Abstract 13412: Differential Insulin-dependent Signaling Pathways Modulated by Hydrogen Peroxide in Cardiac Myocytes

Hydrogen peroxide (H 2 O 2 ) has long been implicated in insulin signal transduction, yet the mechanisms whereby insulin regulates intracellular H 2 O 2 to modulate physiological responses remain obscure. Here we explore the roles of H 2 O 2 in regulation of insulin pathways in cardiac myocytes. We found that insulin inhibits cardiac myocyte beta adrenergic physiological and biochemical responses. We found that catalase (which degrades H 2 O 2 ) completely blocks the ability of insulin to activate the insulin-responsive kinases Akt/mTOR and also to attenuate beta adrenergic receptor-mediated increases in myocyte contractility. These insulin responses are abrogated in a mouse model of type 2 diabetes, establishing a key role for H 2 O 2 -dependent pathways in the diabetic heart. To directly probe intracellular H 2 O 2 responses to insulin in cardiac myocytes, we constructed a novel recombinant AAV9 vector expressing the fluorescent H 2 O 2 biosensor HyPer, which we used to infect mice in vivo . We isolated cardiac myocytes from mice infected with this biosensor and performed quantitative imaging studies. This approach revealed robust insulin-dependent increases in cardiac myocyte H 2 O 2 in response to insulin in wild-type mice.
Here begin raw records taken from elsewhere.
[src/rtl/tone_preset_gen_if.sv]
// tone_preset_gen_if
//   Bundles the note-source inputs and preset/display outputs of
//   tone_preset_gen. Names carry the DUT's view: _i driven into the
//   generator, _o driven by it.
//   master : note sources (sequencer, keypad, control) side
//   slave  : tone_preset_gen side
//   Signals:
//     mode_i       note source select, 0 = ROM, 1 = keypad
//     rom_note_i   {octave, degree[2:0]} from the song ROM
//     rom_stb_i    rom_note_i is sampled while high
//     key_note_i   keypad note word, same format
//     key_down_i   debounced key-held level
//     oct_shift_i  signed octave shift, -2..+1
//     clr_bad_i    clears bad_note_o
//     to_o         divider preset
//     code_o       note degree 1..7, 0 = rest
//     oct_o        effective octave
//     mute_o       1 = rest
//     to_load_o    one-cycle pulse when {to_o, mute_o} changes
//     bad_note_o   sticky invalid-octave flag
interface tone_preset_gen_if #(
    parameter int TO_W  = 12,
    parameter int OCT_W = 2
);
    logic                    mode_i;
    logic [OCT_W+2:0]        rom_note_i;
    logic                    rom_stb_i;
    logic [OCT_W+2:0]        key_note_i;
    logic                    key_down_i;
    logic signed [1:0]       oct_shift_i;
    logic                    clr_bad_i;
    logic [TO_W-1:0]         to_o;
    logic [2:0]              code_o;
    logic [OCT_W-1:0]        oct_o;
    logic                    mute_o;
    logic                    to_load_o;
    logic                    bad_note_o;

    modport master (
        output mode_i, rom_note_i, rom_stb_i, key_note_i, key_down_i,
               oct_shift_i, clr_bad_i,
        input  to_o, code_o, oct_o, mute_o, to_load_o, bad_note_o
    );

    modport slave (
        input  mode_i, rom_note_i, rom_stb_i, key_note_i, key_down_i,
               oct_shift_i, clr_bad_i,
        output to_o, code_o, oct_o, mute_o, to_load_o, bad_note_o
    );
endinterface

[src/rtl/tone_preset_gen.sv]
// tone_preset_gen
//   Turns a note word (from the song ROM or the keypad) into the divider
//   preset for the speaker's preset-load counter. Tone period is
//   2^TO_W - TO. Notes move through capture -> decode -> period -> output
//   registers, so a note sampled at edge n is visible after edge n+3.
//   Ports:
//     clk_i   system clock, rising edge
//     rst_ni  asynchronous active-low reset
//     bus     tone_preset_gen_if.slave (note inputs, preset/display outputs)
module tone_preset_gen #(
    parameter int TO_W    = 12,
    parameter int OCT_W   = 2,
    parameter int OCTAVES = 3
) (
    input  logic              clk_i,
    input  logic              rst_ni,
    tone_preset_gen_if.slave  bus
);

    localparam int NW = OCT_W + 3;
    localparam logic [OCT_W-1:0]        TOP_OCT   = OCT_W'(OCTAVES - 1);
    localparam logic signed [OCT_W+1:0] TOP_OCT_S = (OCT_W + 2)'(OCTAVES - 1);
    localparam logic [OCT_W:0]          OCT_LIMIT = (OCT_W + 1)'(OCTAVES);

    // The longest period (degree 1, lowest octave) must fit below 2^TO_W
    // so that 2^TO_W - period never wraps.
    if ((longint'(638) << (OCTAVES - 1)) >= (longint'(1) << TO_W)) begin : g_to_w_check
        $error("tone_preset_gen: TO_W too small for OCTAVES");
    end
    if ((OCTAVES < 1) || (OCTAVES > (1 << OCT_W))) begin : g_octaves_check
        $error("tone_preset_gen: OCTAVES does not fit the octave field");
    end

    // Octave plus signed shift, clamped to the valid octave range.
    function automatic logic [OCT_W-1:0] sat_oct(input logic [OCT_W-1:0] o,
                                                 input logic signed [1:0] sh);
        logic signed [OCT_W+1:0] sum;
        sum = $signed({2'b00, o}) + $signed({{OCT_W{sh[1]}}, sh});
        if (sum[OCT_W+1]) return '0;
        if (sum > TOP_OCT_S) return TOP_OCT;
        return sum[OCT_W-1:0];
    endfunction

    // Top-octave period for each degree; degree 0 is a rest.
    function automatic logic [TO_W-1:0] base_period(input logic [2:0] d);
        case (d)
            3'd1:    return TO_W'(638);
            3'd2:    return TO_W'(568);
            3'd3:    return TO_W'(506);
            3'd4:    return TO_W'(478);
            3'd5:    return TO_W'(426);
            3'd6:    return TO_W'(380);
            3'd7:    return TO_W'(338);
            default: return '0;
        endcase
    endfunction

    // 2^TO_W - period, taken modulo 2^TO_W; period is never zero here.
    function automatic logic [TO_W-1:0] to_preset(input logic [TO_W-1:0] period);
        return TO_W'(0) - period;
    endfunction

    // ---------------- stage 0: source capture ----------------
    logic [NW-1:0] note_p0_q, note_p0_d;
    logic          vld_p0_q, vld_p0_d;
    logic          key_q, mode_q;
    logic          key_rise, key_fall;

    always_comb begin
        note_p0_d = note_p0_q;
        vld_p0_d  = 1'b0;
        key_rise  = bus.key_down_i & ~key_q;
        key_fall  = ~bus.key_down_i & key_q;
        if (bus.mode_i != mode_q) begin
            // A source switch starts from silence.
            note_p0_d = '0;
            vld_p0_d  = 1'b1;
        end else if (!bus.mode_i) begin
            if (bus.rom_stb_i) begin
                note_p0_d = bus.rom_note_i;
                vld_p0_d  = 1'b1;
            end
        end else if (key_rise) begin
            note_p0_d = bus.key_note_i;
            vld_p0_d  = 1'b1;
        end else if (key_fall) begin
            note_p0_d = '0;
            vld_p0_d  = 1'b1;
        end
    end

    always_ff @(posedge clk_i or negedge rst_ni) begin
        if (!rst_ni) begin
            note_p0_q <= '0;
            vld_p0_q  <= 1'b0;
            key_q     <= 1'b0;
            mode_q    <= 1'b0;
        end else begin
            note_p0_q <= note_p0_d;
            vld_p0_q  <= vld_p0_d;
            key_q     <= bus.key_down_i;
            mode_q    <= bus.mode_i;
        end
    end

    // ---------------- stage 1: decode ----------------
    logic [2:0]       deg_p1_q, deg_p1_d;
    logic [OCT_W-1:0] oct_p1_q, oct_p1_d;
    logic             rest_p1_q, rest_p1_d;
    logic             vld_p1_q;
    logic             bad_q, bad_d;
    logic [2:0]       deg_in;
    logic [OCT_W-1:0] oct_in;
    logic             bad_oct;

    always_comb begin
        deg_in    = note_p0_q[2:0];
        oct_in    = note_p0_q[NW-1:3];
        bad_oct   = {1'b0, oct_in} >= OCT_LIMIT;
        deg_p1_d  = deg_p1_q;
        oct_p1_d  = oct_p1_q;
        rest_p1_d = rest_p1_q;
        if (vld_p0_q) begin
            deg_p1_d  = deg_in;
            oct_p1_d  = sat_oct(oct_in, bus.oct_shift_i);
            rest_p1_d = (deg_in == 3'd0) | bad_oct;
        end
        // Only a newly captured note can raise the flag, so a held bad
        // note does not fight a later clear. Set beats clear.
        if (vld_p0_q && bad_oct)  bad_d = 1'b1;
        else if (bus.clr_bad_i)   bad_d = 1'b0;
        else                      bad_d = bad_q;
    end

    always_ff @(posedge clk_i or negedge rst_ni) begin
        if (!rst_ni) begin
            deg_p1_q  <= '0;
            oct_p1_q  <= '0;
            rest_p1_q <= 1'b1;
            vld_p1_q  <= 1'b0;
            bad_q     <= 1'b0;
        end else begin
            deg_p1_q  <= deg_p1_d;
            oct_p1_q  <= oct_p1_d;
            rest_p1_q <= rest_p1_d;
            vld_p1_q  <= vld_p0_q;
            bad_q     <= bad_d;
        end
    end

    // ---------------- stage 2: period ----------------
    logic [TO_W-1:0]  period_p2_q, period_p2_d;
    logic [2:0]       code_p2_q, code_p2_d;
    logic [OCT_W-1:0] oct_p2_q, oct_p2_d;
    logic             mute_p2_q, mute_p2_d;
    logic             vld_p2_q;

    always_comb begin
        period_p2_d = period_p2_q;
        code_p2_d   = code_p2_q;
        oct_p2_d    = oct_p2_q;
        mute_p2_d   = mute_p2_q;
        if (vld_p1_q) begin
            if (rest_p1_q) begin
                period_p2_d = '0;
                code_p2_d   = '0;
                oct_p2_d    = '0;
                mute_p2_d   = 1'b1;
            end else begin
                // Each octave below the top doubles the period.
                period_p2_d = base_period(deg_p1_q) << (TOP_OCT - oct_p1_q);
                code_p2_d   = deg_p1_q;
                oct_p2_d    = oct_p1_q;
                mute_p2_d   = 1'b0;
            end
        end
    end

    always_ff @(posedge clk_i or negedge rst_ni) begin
        if (!rst_ni) begin
            period_p2_q <= '0;
            code_p2_q   <= '0;
            oct_p2_q    <= '0;
            mute_p2_q   <= 1'b1;
            vld_p2_q    <= 1'b0;
        end else begin
            period_p2_q <= period_p2_d;
            code_p2_q   <= code_p2_d;
            oct_p2_q    <= oct_p2_d;
            mute_p2_q   <= mute_p2_d;
            vld_p2_q    <= vld_p1_q;
        end
    end

    // ---------------- output registers ----------------
    logic [TO_W-1:0] to_q, to_d;
    logic            to_load_q, to_load_d;
    logic [2:0]      code_q;
    logic [OCT_W-1:0] oct_q;
    logic            mute_q;

    always_comb begin
        to_d      = mute_p2_q ? '1 : to_preset(period_p2_q);
        // Re-issuing the same note leaves {TO, MUTE} unchanged: no pulse.
        to_load_d = vld_p2_q && ({to_d, mute_p2_q} != {to_q, mute_q});
    end

    always_ff @(posedge clk_i or negedge rst_ni) begin
        if (!rst_ni) begin
            to_q      <= '1;
            code_q    <= '0;
            oct_q     <= '0;
            mute_q    <= 1'b1;
            to_load_q <= 1'b0;
        end else begin
            to_q      <= to_d;
            code_q    <= code_p2_q;
            oct_q     <= oct_p2_q;
            mute_q    <= mute_p2_q;
            to_load_q <= to_load_d;
        end
    end

    assign bus.to_o       = to_q;
    assign bus.code_o     = code_q;
    assign bus.oct_o      = oct_q;
    assign bus.mute_o     = mute_q;
    assign bus.to_load_o  = to_load_q;
    assign bus.bad_note_o = bad_q;

endmodule
[src/flat_wrapper.sv]
// flat-port wrapper written by rule: the top's interface ports become plain ports
module tone_preset_gen_flat 
#(
    parameter int TO_W    = 12,
    parameter int OCT_W   = 2,
    parameter int OCTAVES = 3
)
  (clk_i, rst_ni, bus_mode_i, bus_rom_note_i, bus_rom_stb_i, bus_key_note_i, bus_key_down_i, bus_oct_shift_i, bus_clr_bad_i, bus_to_o, bus_code_o, bus_oct_o, bus_mute_o, bus_to_load_o, bus_bad_note_o);
  tone_preset_gen_if #(.TO_W(TO_W), .OCT_W(OCT_W)) bus_i ();
  input  logic clk_i;
  input  logic rst_ni;
  input wire logic [$bits(bus_i.mode_i)-1:0] bus_mode_i;
  input wire logic [$bits(bus_i.rom_note_i)-1:0] bus_rom_note_i;
  input wire logic [$bits(bus_i.rom_stb_i)-1:0] bus_rom_stb_i;
  input wire logic [$bits(bus_i.key_note_i)-1:0] bus_key_note_i;
  input wire logic [$bits(bus_i.key_down_i)-1:0] bus_key_down_i;
  input wire logic [$bits(bus_i.oct_shift_i)-1:0] bus_oct_shift_i;
  input wire logic [$bits(bus_i.clr_bad_i)-1:0] bus_clr_bad_i;
  output wire logic [$bits(bus_i.to_o)-1:0] bus_to_o;
  output wire logic [$bits(bus_i.code_o)-1:0] bus_code_o;
  output wire logic [$bits(bus_i.oct_o)-1:0] bus_oct_o;
  output wire logic [$bits(bus_i.mute_o)-1:0] bus_mute_o;
  output wire logic [$bits(bus_i.to_load_o)-1:0] bus_to_load_o;
  output wire logic [$bits(bus_i.bad_note_o)-1:0] bus_bad_note_o;
  assign bus_i.mode_i = bus_mode_i;
  assign bus_i.rom_note_i = bus_rom_note_i;
  assign bus_i.rom_stb_i = bus_rom_stb_i;
  assign bus_i.key_note_i = bus_key_note_i;
  assign bus_i.key_down_i = bus_key_down_i;
  assign bus_i.oct_shift_i = bus_oct_shift_i;
  assign bus_i.clr_bad_i = bus_clr_bad_i;
  assign bus_to_o = bus_i.to_o;
  assign bus_code_o = bus_i.code_o;
  assign bus_oct_o = bus_i.oct_o;
  assign bus_mute_o = bus_i.mute_o;
  assign bus_to_load_o = bus_i.to_load_o;
  assign bus_bad_note_o = bus_i.bad_note_o;
  tone_preset_gen #(.TO_W(TO_W), .OCT_W(OCT_W), .OCTAVES(OCTAVES)) u_core (.clk_i(clk_i), .rst_ni(rst_ni), .bus(bus_i));
endmodule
Attenuated H 2 O 2 responses were observed in myocytes isolated from mouse lines deficient in the NADPH oxidase isoforms Nox2 or Nox4 that had been infected with HyPer-AAV9. In Nox2 knockout myocytes, we found that insulin-promoted phosphorylation of kinases Akt and mTor is markedly attenuated, while insulin-dependent inhibition of beta adrenergic contractility is unaffected. In contrast, in cardiac myocytes isolated from the Nox4 knockout mouse, insulin-dependent Akt/mTor phosphorylation responses are unaffected, while the ability of insulin to attenuate the beta adrenergic increase in myocyte contractility was lost. These studies represent an important advance in our understanding of insulin action in the heart by identifying a proximal point of bifurcation in insulin signaling via the differential activation of two NADPH oxidase isoforms. The work also provides insight into mechanisms of diabetic cardiomyopathy, and suggest that insulin resistance in the diabetic heart may unmask potentially deleterious beta adrenergic responses.